Altitude-dependent polarization in radio pulsars
J. Dyks

TL;DR
This paper derives the relation between polarization angle delay and emission altitude in radio pulsars, clarifies its cause as corotation effects, and provides practical formulas for data modeling, also discussing unusual polarization shifts.
Contribution
It presents a simple derivation of the delay-radius relation, emphasizing corotation's role, and offers altitude-dependent formulas for polarization angle curves applicable to radio data analysis.
Findings
Delay-radius relation is due to corotation, not aberration.
Altitude-dependent formulas are expressed through observables.
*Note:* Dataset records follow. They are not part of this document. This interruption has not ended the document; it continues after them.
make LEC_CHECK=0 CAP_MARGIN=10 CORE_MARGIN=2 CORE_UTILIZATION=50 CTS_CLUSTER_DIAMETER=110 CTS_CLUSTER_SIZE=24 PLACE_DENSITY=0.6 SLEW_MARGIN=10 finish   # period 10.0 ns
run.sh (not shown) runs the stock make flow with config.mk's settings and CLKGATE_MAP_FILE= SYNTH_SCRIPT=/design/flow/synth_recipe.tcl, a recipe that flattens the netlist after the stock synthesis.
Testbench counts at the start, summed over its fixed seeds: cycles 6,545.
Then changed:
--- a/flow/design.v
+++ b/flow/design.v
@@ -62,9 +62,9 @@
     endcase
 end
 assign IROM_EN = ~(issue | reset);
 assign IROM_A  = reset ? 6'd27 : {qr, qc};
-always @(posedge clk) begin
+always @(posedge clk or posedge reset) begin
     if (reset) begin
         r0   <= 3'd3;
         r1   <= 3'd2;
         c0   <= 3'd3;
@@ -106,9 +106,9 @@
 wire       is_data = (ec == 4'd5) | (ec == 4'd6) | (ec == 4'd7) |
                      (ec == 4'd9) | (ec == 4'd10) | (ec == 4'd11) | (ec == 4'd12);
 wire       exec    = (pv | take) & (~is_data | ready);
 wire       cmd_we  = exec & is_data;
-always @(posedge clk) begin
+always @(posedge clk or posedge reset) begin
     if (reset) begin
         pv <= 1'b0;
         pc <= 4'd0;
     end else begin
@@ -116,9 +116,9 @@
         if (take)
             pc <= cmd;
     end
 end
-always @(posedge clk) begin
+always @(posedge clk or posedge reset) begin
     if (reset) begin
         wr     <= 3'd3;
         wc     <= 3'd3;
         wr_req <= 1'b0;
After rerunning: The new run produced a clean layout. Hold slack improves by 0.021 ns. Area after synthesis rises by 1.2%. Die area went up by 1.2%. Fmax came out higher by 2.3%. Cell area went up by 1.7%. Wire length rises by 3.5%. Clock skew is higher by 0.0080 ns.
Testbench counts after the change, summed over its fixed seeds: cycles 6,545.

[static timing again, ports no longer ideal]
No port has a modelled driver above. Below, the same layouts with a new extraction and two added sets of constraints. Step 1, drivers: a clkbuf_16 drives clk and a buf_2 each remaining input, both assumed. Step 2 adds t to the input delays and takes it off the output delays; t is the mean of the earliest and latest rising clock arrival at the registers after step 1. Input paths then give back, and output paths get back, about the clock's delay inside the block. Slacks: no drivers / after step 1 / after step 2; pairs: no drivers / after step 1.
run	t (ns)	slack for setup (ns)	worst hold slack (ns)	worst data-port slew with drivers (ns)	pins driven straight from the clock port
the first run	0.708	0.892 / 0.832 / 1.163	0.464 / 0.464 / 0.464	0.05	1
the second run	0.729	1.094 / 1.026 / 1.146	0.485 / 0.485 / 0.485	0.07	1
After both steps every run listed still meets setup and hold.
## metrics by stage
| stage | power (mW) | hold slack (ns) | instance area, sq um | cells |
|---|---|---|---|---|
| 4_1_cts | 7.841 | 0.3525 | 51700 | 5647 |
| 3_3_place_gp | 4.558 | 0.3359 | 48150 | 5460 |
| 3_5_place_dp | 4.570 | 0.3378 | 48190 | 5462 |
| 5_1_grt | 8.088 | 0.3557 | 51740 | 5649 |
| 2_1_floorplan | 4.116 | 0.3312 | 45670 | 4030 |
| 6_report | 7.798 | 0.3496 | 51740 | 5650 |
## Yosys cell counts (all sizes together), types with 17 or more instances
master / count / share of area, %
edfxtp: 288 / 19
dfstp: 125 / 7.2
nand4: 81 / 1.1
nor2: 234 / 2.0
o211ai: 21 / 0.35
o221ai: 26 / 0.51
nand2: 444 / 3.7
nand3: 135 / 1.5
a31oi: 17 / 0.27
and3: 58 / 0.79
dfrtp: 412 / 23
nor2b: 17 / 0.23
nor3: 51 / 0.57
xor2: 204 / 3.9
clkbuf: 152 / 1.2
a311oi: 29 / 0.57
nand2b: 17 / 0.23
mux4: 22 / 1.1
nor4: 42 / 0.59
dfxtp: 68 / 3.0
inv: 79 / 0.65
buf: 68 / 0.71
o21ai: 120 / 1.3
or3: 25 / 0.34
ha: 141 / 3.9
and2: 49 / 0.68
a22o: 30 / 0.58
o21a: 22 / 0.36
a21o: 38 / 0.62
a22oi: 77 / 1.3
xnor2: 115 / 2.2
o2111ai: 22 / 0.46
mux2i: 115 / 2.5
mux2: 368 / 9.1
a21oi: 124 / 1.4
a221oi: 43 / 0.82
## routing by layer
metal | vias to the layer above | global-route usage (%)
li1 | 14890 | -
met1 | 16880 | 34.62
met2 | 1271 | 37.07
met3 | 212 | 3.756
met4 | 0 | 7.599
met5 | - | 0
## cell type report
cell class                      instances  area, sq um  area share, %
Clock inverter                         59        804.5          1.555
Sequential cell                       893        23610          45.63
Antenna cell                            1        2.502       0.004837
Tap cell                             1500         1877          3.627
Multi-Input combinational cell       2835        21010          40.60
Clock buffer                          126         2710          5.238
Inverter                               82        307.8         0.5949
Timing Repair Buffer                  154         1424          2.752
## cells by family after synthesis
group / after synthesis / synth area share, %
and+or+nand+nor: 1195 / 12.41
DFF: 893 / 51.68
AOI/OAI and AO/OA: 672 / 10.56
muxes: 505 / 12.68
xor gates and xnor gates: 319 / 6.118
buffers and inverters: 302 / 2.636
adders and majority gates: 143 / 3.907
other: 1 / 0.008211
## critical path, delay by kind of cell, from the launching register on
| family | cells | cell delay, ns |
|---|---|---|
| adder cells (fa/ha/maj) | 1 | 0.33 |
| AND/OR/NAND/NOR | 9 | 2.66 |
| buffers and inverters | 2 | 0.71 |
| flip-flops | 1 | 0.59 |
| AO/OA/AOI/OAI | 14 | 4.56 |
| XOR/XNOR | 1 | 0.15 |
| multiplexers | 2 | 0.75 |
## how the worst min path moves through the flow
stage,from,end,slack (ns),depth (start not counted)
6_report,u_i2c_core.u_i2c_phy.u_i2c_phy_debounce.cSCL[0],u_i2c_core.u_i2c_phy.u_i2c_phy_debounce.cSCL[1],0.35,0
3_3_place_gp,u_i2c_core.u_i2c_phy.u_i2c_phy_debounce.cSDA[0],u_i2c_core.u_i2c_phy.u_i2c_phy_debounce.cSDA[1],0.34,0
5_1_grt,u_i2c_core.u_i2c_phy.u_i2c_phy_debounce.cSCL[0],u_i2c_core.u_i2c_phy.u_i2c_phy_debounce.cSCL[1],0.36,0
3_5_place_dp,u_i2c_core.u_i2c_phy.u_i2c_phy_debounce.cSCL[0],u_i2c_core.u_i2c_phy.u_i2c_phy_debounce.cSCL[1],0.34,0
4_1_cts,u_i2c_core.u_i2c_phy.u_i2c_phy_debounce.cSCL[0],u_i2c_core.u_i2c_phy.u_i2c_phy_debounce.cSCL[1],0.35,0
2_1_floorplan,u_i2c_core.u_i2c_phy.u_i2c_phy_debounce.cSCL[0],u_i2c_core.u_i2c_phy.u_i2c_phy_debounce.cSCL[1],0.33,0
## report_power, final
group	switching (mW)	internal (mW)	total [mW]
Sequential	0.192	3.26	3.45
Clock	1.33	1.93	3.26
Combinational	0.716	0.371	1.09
This is an optimization exercise on Yosys and OpenROAD, whose aim is small area, a short achievable clock period and few clock cycles per item, not a production implementation. At most, simulation tests tie the RTL to the original design; equivalence was not proved. No functional check of the RTL was part of run 1.

<file path="flow/design.v">
`timescale 1ns / 1ps
module weight_matrix (
    input  wire [2:0] k,
    output reg  [7:0] neg,       
    output reg  [2:0] sel0, sel1, sel2, sel3
);
    always @(*) begin
        case (k)
            3'd0: begin sel0 = 3'd0; sel1 = 3'd0; sel2 = 3'd0; sel3 = 3'd0; neg = 8'b00000000; end
            3'd1: begin sel0 = 3'd1; sel1 = 3'd2; sel2 = 3'd3; sel3 = 3'd4; neg = 8'b11110000; end
            3'd2: begin sel0 = 3'd5; sel1 = 3'd6; sel2 = 3'd6; sel3 = 3'd5; neg = 8'b00111100; end
            3'd3: begin sel0 = 3'd2; sel1 = 3'd4; sel2 = 3'd1; sel3 = 3'd3; neg = 8'b10001110; end
            3'd4: begin sel0 = 3'd0; sel1 = 3'd0; sel2 = 3'd0; sel3 = 3'd0; neg = 8'b01100110; end
            3'd5: begin sel0 = 3'd3; sel1 = 3'd1; sel2 = 3'd4; sel3 = 3'd2; neg = 8'b10110010; end
            3'd6: begin sel0 = 3'd6; sel1 = 3'd5; sel2 = 3'd5; sel3 = 3'd6; neg = 8'b01011010; end
            default: begin sel0 = 3'd4; sel1 = 3'd3; sel2 = 3'd2; sel3 = 3'd1; neg = 8'b10101010; end
        endcase
    end
endmodule
`timescale 1ns / 1ps
module mac_unit #(
    parameter AW = 24
) (
    input clk,
    input rst,
    input in_v,
    input [2:0] k,
    input signed [15:0] x,
    output reg done,
    output [8*AW-1:0] acc_flat
);
    wire [7:0] neg;
    wire [2:0] sel0, sel1, sel2, sel3;
    weight_matrix wm (.k(k), .neg(neg), .sel0(sel0), .sel1(sel1), .sel2(sel2), .sel3(sel3));
    wire signed [23:0] X   = x;
    wire signed [23:0] x3  = X + (X <<< 1);
    wire signed [23:0] x5  = X + (X <<< 2);
    wire signed [23:0] x9  = X + (X <<< 3);
    wire signed [23:0] x45 = x5 + (x5 <<< 3);
    wire signed [23:0] m50  = (x3 <<< 4) + (X <<< 1);
    wire signed [23:0] m98  = (x3 <<< 5) + (X <<< 1);
    wire signed [23:0] m142 = (x9 <<< 4) - (X <<< 1);
    wire signed [23:0] m181 = (x45 <<< 2) + X;
    wire signed [23:0] m213 = m181 + (X <<< 5);
    wire signed [23:0] m236 = ((X <<< 6) - x5) <<< 2;
    wire signed [23:0] m251 = (X <<< 8) - x5;
    function signed [23:0] pick;
        input [2:0] s;
        begin
            case (s)
                3'd0: pick = m181;
                3'd1: pick = m251;
                3'd2: pick = m213;
                3'd3: pick = m142;
                3'd4: pick = m50;
                3'd5: pick = m236;
                default: pick = m98;
            endcase
        end
    endfunction
    reg signed [23:0] p0, p1, p2, p3;
    reg [7:0] neg1;
    reg clr1, last1, v1;
    always @(posedge clk) begin
        p0 <= pick(sel0);
        p1 <= pick(sel1);
        p2 <= pick(sel2);
        p3 <= pick(sel3);
        neg1  <= neg;
        clr1  <= (k == 3'd0);
        last1 <= (k == 3'd7);
    end
    always @(posedge clk or posedge rst) begin
        if (rst) begin
            v1   <= 1'b0;
            done <= 1'b0;
        end else begin
            v1   <= in_v;
            done <= v1 & last1;
        end
    end
    wire signed [23:0] pl [0:7];
    assign pl[0] = p0; assign pl[1] = p1; assign pl[2] = p2; assign pl[3] = p3;
    assign pl[4] = p3; assign pl[5] = p2; assign pl[6] = p1; assign pl[7] = p0;
    genvar g;
    generate
        for (g = 0; g < 8; g = g + 1) begin : lane
            reg signed [AW-1:0] acc;
            wire signed [AW-1:0] pe = pl[g];
            wire signed [AW-1:0] base = clr1 ? {AW{1'b0}} : acc;
            always @(posedge clk)
                acc <= neg1[g] ? base - pe : base + pe;
            assign acc_flat[AW*g +: AW] = acc;
        end
    endgenerate
endmodule
`timescale 1ns / 1ps
module row_buffer #(
    parameter W = 16
) (
    input clk,
    input write_enable,
    input [5:0] wr_index,
    input [W-1:0] data_in,
    input [5:0] rd_index,
    output [W-1:0] data_out
);
    reg [W-1:0] buffer [0:63];
    always @(posedge clk) begin
        if (write_enable)
            buffer[wr_index] <= data_in;
    end
    assign data_out = buffer[rd_index];
endmodule
`timescale 1ns / 1ps
module output_scaler (
    input signed [26:0] idct_value,
    output [7:0] pixel_out
);
    wire in_range = (idct_value[26:17] == {10{idct_value[17]}});
    assign pixel_out = in_range ? {~idct_value[17], idct_value[16:10]}
                                : {8{~idct_value[26]}};
endmodule
`timescale 1ns / 1ps
module idct_fsm (
    input clk,
    input rst,
    input start,
    output reg busy,
    output reg [5:0] cnt
);
    always @(posedge clk or posedge rst) begin
        if (rst) begin
            busy <= 1'b0;
            cnt  <= 6'd0;
        end else if (start) begin
            busy <= 1'b1;
            cnt  <= 6'd0;
        end else if (busy) begin
            cnt <= cnt + 6'd1;
            if (cnt == 6'd63) busy <= 1'b0;
        end
    end
endmodule
`timescale 1ns / 1ps
module idct_top (
    input clk,
    input rst,
    input in_valid,
    input signed [15:0] F_in,
    output in_ready,
    output reg [7:0] idct_out,
    output reg out_valid
);
    reg rdy, iv;
    reg signed [15:0] fd;
    reg [5:0] idx;                       
    assign in_ready = rdy;
    always @(posedge clk or posedge rst) begin
        if (rst) begin
            rdy <= 1'b0;
            iv  <= 1'b0;
            idx <= 6'd0;
        end else begin
            rdy <= 1'b1;
            iv  <= in_valid & rdy;
            if (iv) idx <= idx + 6'd1;
        end
    end
    always @(posedge clk) fd <= (in_valid & rdy) ? F_in : 16'sd0;
    wire rdone;
    wire [8*24-1:0] racc;
    mac_unit #(.AW(24)) row_mac (
        .clk(clk), .rst(rst), .in_v(iv), .k(idx[2:0]), .x(fd),
        .done(rdone), .acc_flat(racc)
    );
    reg [127:0] gsr;
    reg g_act, gwm;
    reg [2:0] gsc, gsu, rowc;
    integer i;
    always @(posedge clk) begin
        if (rdone) begin
            for (i = 0; i < 8; i = i + 1)
                gsr[16*i +: 16] <= racc[24*i + 8 +: 16];
        end else
            gsr <= gsr >> 16;
    end
    always @(posedge clk or posedge rst) begin
        if (rst) begin
            g_act <= 1'b0;
            gwm   <= 1'b0;
            gsc   <= 3'd0;
            gsu   <= 3'd0;
            rowc  <= 3'd0;
        end else begin
            if (g_act && gsc == 3'd7 && gsu == 3'd7) gwm <= ~gwm;
            if (rdone) begin
                g_act <= 1'b1;
                gsc   <= 3'd0;
                gsu   <= rowc;
                rowc  <= rowc + 3'd1;
            end else if (g_act) begin
                gsc <= gsc + 3'd1;
                if (gsc == 3'd7) g_act <= 1'b0;
            end
        end
    end
    wire r_act;
    wire [5:0] rc;
    reg grm;
    wire [15:0] gdata;
    idct_fsm rseq (.clk(clk), .rst(rst), .start(iv && idx == 6'd63), .busy(r_act), .cnt(rc));
    row_buffer #(.W(16)) gbuf (
        .clk(clk),
        .write_enable(g_act),
        .wr_index(gwm ? {gsc, gsu} : {gsu, gsc}),
        .data_in(gsr[15:0]),
        .rd_index(grm ? {rc[5:3], rc[2:0]} : {rc[2:0], rc[5:3]}),
        .data_out(gdata)
    );
    reg signed [15:0] gr;
    reg [2:0] gk;
    reg gv;
    always @(posedge clk or posedge rst) begin
        if (rst) begin
            grm <= 1'b0;
            gv  <= 1'b0;
        end else begin
            if (iv && idx == 6'd63) grm <= gwm;
            gv <= r_act;
        end
    end
    always @(posedge clk) begin
        gr <= gdata;
        gk <= rc[2:0];
    end
    wire cdone;
    wire [8*27-1:0] cacc;
    mac_unit #(.AW(27)) col_mac (
        .clk(clk), .rst(rst), .in_v(gv), .k(gk), .x(gr),
        .done(cdone), .acc_flat(cacc)
    );
    wire [63:0] pix;
    genvar g;
    generate
        for (g = 0; g < 8; g = g + 1) begin : sc
            output_scaler os (.idct_value(cacc[27*g +: 27]), .pixel_out(pix[8*g +: 8]));
        end
    endgenerate
    reg [63:0] psr;
    reg p_act, pwm;
    reg [2:0] psc, psy, colc;
    always @(posedge clk) begin
        if (cdone) psr <= pix;
        else       psr <= psr >> 8;
    end
    always @(posedge clk or posedge rst) begin
        if (rst) begin
            p_act <= 1'b0;
            pwm   <= 1'b0;
            psc   <= 3'd0;
            psy   <= 3'd0;
            colc  <= 3'd0;
        end else begin
            if (p_act && psc == 3'd7 && psy == 3'd7) pwm <= ~pwm;
            if (cdone) begin
                p_act <= 1'b1;
                psc   <= 3'd0;
                psy   <= colc;
                colc  <= colc + 3'd1;
            end else if (p_act) begin
                psc <= psc + 3'd1;
                if (psc == 3'd7) p_act <= 1'b0;
            end
        end
    end
    wire o_act;
    wire [5:0] oc;
    reg prm;
    wire [7:0] pdata;
    wire ostart = r_act && rc == 6'd60;
    idct_fsm oseq (.clk(clk), .rst(rst), .start(ostart), .busy(o_act), .cnt(oc));
    row_buffer #(.W(8)) pbuf (
        .clk(clk),
        .write_enable(p_act),
        .wr_index(pwm ? {psy, psc} : {psc, psy}),
        .data_in(psr[7:0]),
        .rd_index(prm ? {oc[2:0], oc[5:3]} : oc),
        .data_out(pdata)
    );
    always @(posedge clk or posedge rst) begin
        if (rst) begin
            prm       <= 1'b0;
            out_valid <= 1'b0;
        end else begin
            if (ostart) prm <= pwm;
            out_valid <= o_act;
        end
    end
    always @(posedge clk) idct_out <= pdata;
endmodule
</file>
<file path="flow/run.sh">
#!/bin/bash
# synth_recipe.tcl (not shown) runs the flow's synth.tcl, then flattens the netlist and writes it again
# the make line also repeats each setting of config.mk as NAME=value (left out here)
make -C /OpenROAD-flow-scripts/flow DESIGN_CONFIG=/design/flow/config.mk WORK_HOME=/design/flow/orfs CLKGATE_MAP_FILE= SYNTH_SCRIPT=/design/flow/synth_recipe.tcl finish
</file>
<file path="flow/config.mk">
export PLATFORM = sky130hd
export DESIGN_NAME = idct_top
export DESIGN_NICKNAME = idct_top
export VERILOG_FILES = /design/flow/design.v
export SDC_FILE = /design/flow/constraint.sdc
export NUM_CORES = 4
export LEC_CHECK = 0
export CAP_MARGIN = 20
export CORE_MARGIN = 2
export CORE_UTILIZATION = 40
export PLACE_DENSITY = 0.6
export SLEW_MARGIN = 20
</file>
<file path="flow/constraint.sdc">
create_clock -name core_clock -period 12.0 [get_ports {clk}]
set_input_delay 2.4000 -clock core_clock [delete_from_list [all_inputs] [get_ports {clk}]]
set_output_delay 2.4000 -clock core_clock [all_outputs]
set_load 0.01 [all_outputs]
</file>
==> results of run 1 <==
[layer usage]
layer	share of wire [%]	track usage (%)
met1	44	30.9
met2	46	36.5
met3	7.0	3.81
met4	3.7	7.76
met5	0.017	0
[area by class of cell]
type,count,area (um2)
antenna,6,15.0
clock inverter,139,1570
sequential,2441,64600
inverter,326,1220
clock buffer,354,7490
tap,4346,5440
timing repair buffer,232,1900
fill,29827,181000
multi-input combinational,8438,63900
[how the worst max path moves through the flow]
| stage | from | to | slack (ps) |
|---|---|---|---|
| 6_report | gr[2] | col_mac.p1[22] | 2880 |
| 3_5_place_dp | gr[2] | col_mac.p1[22] | 2940 |
| 2_1_floorplan | gr[1] | col_mac.p0[22] | 4330 |
| 5_1_grt | gr[2] | col_mac.p1[22] | 2150 |
| 4_1_cts | gr[2] | col_mac.p1[22] | 2910 |
| 3_3_place_gp | gr[2] | col_mac.p1[22] | 2850 |
[logic make-up after synthesis]
family | Yosys count | share of synthesized area, %
AO/OA/AOI/OAI | 2576 | 12.9
XOR/XNOR | 1022 | 6.86
adder cells (fa/ha/maj) | 794 | 7.71
buffers and inverters | 799 | 2.29
flip-flops | 2441 | 49.2
multiplexers | 594 | 8.40
other | 1 | 0.00286
AND/OR/NAND/NOR | 3451 | 12.7
[per-stage QoR]
| step | hold slack, ps | instances | cell area (um2) |
|---|---|---|---|
| CTS | 350 | 16274 | 146000 |
| finish | 348 | 16282 | 146000 |
| global placement | 334 | 15780 | 137000 |
| floorplan | 331 | 11678 | 131000 |
| detailed placement | 336 | 15781 | 137000 |
| global route | 370 | 16278 | 146000 |
[cell usage in the layout, fill, tap and decap left out, types with 240 or more instances in the layout]
cell type	n
edfxtp_1	1536
nor2_1	1134
dfxtp_1	824
xnor2_1	812
a21oi_1	803
ha_1	745
nand2_1	721
nor2b_1	482
o21ai_0	400
mux4_2	392
inv_1	317
clkbuf_16	280
nor3_1	240
[flip-flops by register name, summed over array words and instances (netlist names), 6 cells and up]
name,cells
col_mac.neg1,7
col_mac.p1,24
fd,16
psr,64
gr,16
oseq.cnt,6
idx,6
pbuf.buffer,512
col_mac.p2,24
rseq.cnt,6
col_mac.p3,24
idct_out,8
row_mac.p0,24
row_mac.p1,24
col_mac.p0,24
row_mac.lane.acc,192
col_mac.lane.acc,216
gbuf.buffer,1024
row_mac.p2,24
row_mac.neg1,7
gsr,128
row_mac.p3,24
[worst register-to-register path, delay by kind of cell, from the launching register on]
family	cells	cell delay (ps)
adder cells (fa/ha/maj)	5	1680
multiplexers	1	470
AND/OR/NAND/NOR	5	1030
AO/OA/AOI/OAI	14	3660
XOR/XNOR	4	1140
flip-flops	1	900
buffers and inverters	2	160
==> impl_results.md, run 1 <==
- Setup TNS: 0 ps
- Slowest CP cell: dfxtp_1
- CP arrival: 9880 ps
- Site row count: 210
- Final WS setup: 2880 ps
- Clk pin slew, worst setup/hold paths: about 60 ps
- First-pass GRT wire length: around 580000 um
- Crit path largest cell delay: ~900 ps
- R2r startpoint: gr[2]
- Most frequent cell after synthesis: edfxtp_1
- Max Buffers Root-to-Sink: 4
- Root buffer cell: clkbuf_16
- Initial Util: 40.1%
- Synth Flop Type: edfxtp_1
- Routed Antenna Nets: 0
- Post-layout min period: 9120 ps
- Sink Count: about 2400
- H-tree level count: 5
- Die height: 577 um
- Post-place setup slack: around 3000 ps
- Post-synth top area cell: edfxtp_1
- Sequential cell area fraction in the yosys report: between 40% and 50%
- Req. time, crit path: between 10000 and 15000 ps
- Vias: around 94000
- Placer Congestion: roughly 0.95
- Cell variety after synth: 103
- Post-Syn Area: roughly 0.13 mm2
- Yosys reg bits: 2441
- Core ar.: between 0.3 and 0.4 mm2
- Vias/cell: ~5.7
- Initial antenna violation count: 23
- Number of setup violations in the final report: 0
- Post-synth top cells: 1536 x edfxtp_1, 1144 x nor2_1, 853 x dfxtp_1
- CTS tree: built
- Flop2flop setup slack: between 2000 and 3000 ps
- Slew Limit Fails: 0
- Total die area: approximately 0.33 mm2
- Nets: 12506
- Crit Path Max Fanout: 20
- Post-synth ARST share: ~2.1%
- I/O pin count: 29
- DRT Pass-1 Iters: 6
- Startpoint Class: register
- Synthesized instance count: between 10000 and 15000
- Synth Net Count: 12472
- Worst Path Buf+Inv: 2
- GR Overflow Total: 0
- Routed length per instance: about 24 um
- RSZ-0062 raised after global routing: false
- Worst hold path depth: 0
- IO buf count: 28
- Hold Path Class: register to register
- Final hold vios: 0
- Tcrit/Tclk final: approximately three quarters
- Worst slew margin: around 17%
- Worst path top cell family by delay: compound AO/OA/AOI/OAI gates
- Share of cells above drive strength 1: 10.9%
- Synthesis warning total: 7
- Setup crit end kind: register
- F_max: between 100 and 150 MHz
- Inserted Clock Buffers: about 270
- Die Span X: 577 um
- Worst-Skew Late Latency: slightly above 900 ps
- EDFF count, synth: between 1500 and 2000
- DRC errors left: 0
- Skew final: a little over 60 ps
- Vias in the first global route: 92263
- FF-to-FF path depth: 31
- Initial DRC Count: 8130
- Final Core Density: 44.7%
- Worst Tran Pin Value: between 1000 and 1500 ps
- Crit. path cell count: 31
- Detailed Route WL: 387000 um
- Resized cells post-CTS: 0
- DP HPWL: 270000 um
- Mean Syn Cell Area: around 11 um2
- Cts hold-fix bufs: 0
- Post-CTS Setup Bufs: 0
- MaxCap Viol Count: 0
- Synth top area cells: edfxtp_1 35%, dfxtp_1 13%, ha_1 7.1%
- Status: complete, no violations
- Hold endpoint: col_mac.v1
- Largest net degree at the start of global routing: ~130
- Area growth syn-to-layout: 11.4%
- Post-synth top area share: a little over a third
- Total GRT Usage: 22.7%
- Worst hold start: gv
- RR Endpoint: col_mac.p1[22]
- Worst Setup Path Type: register to register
Comparison shows analytical approximations perform well at high altitudes.
Abstract
Because of the corotation, the polarization angle (PA) curve of a pulsar lags the intensity profile by 4r/Rlc rad in pulse phase. I present a simple and short derivation of this delay-radius relation to show that it is not caused by the aberration (understood as the normal beaming effect) but purely by contribution of corotation to the electron acceleration in the observer's frame. Available altitude-dependent formulae for the PA curve are expressed through observables and emission altitude to make them immediately ready to use in radio data modelling. The analytical approximations for the altitude-dependent PA curve are compared with exact numerical results to show how they perform at large emission altitudes. I also discuss several possible explanations for the opposite-than-normal shift of PA curve, exhibited by the pedestal emission of B1929+10 and B0950+08.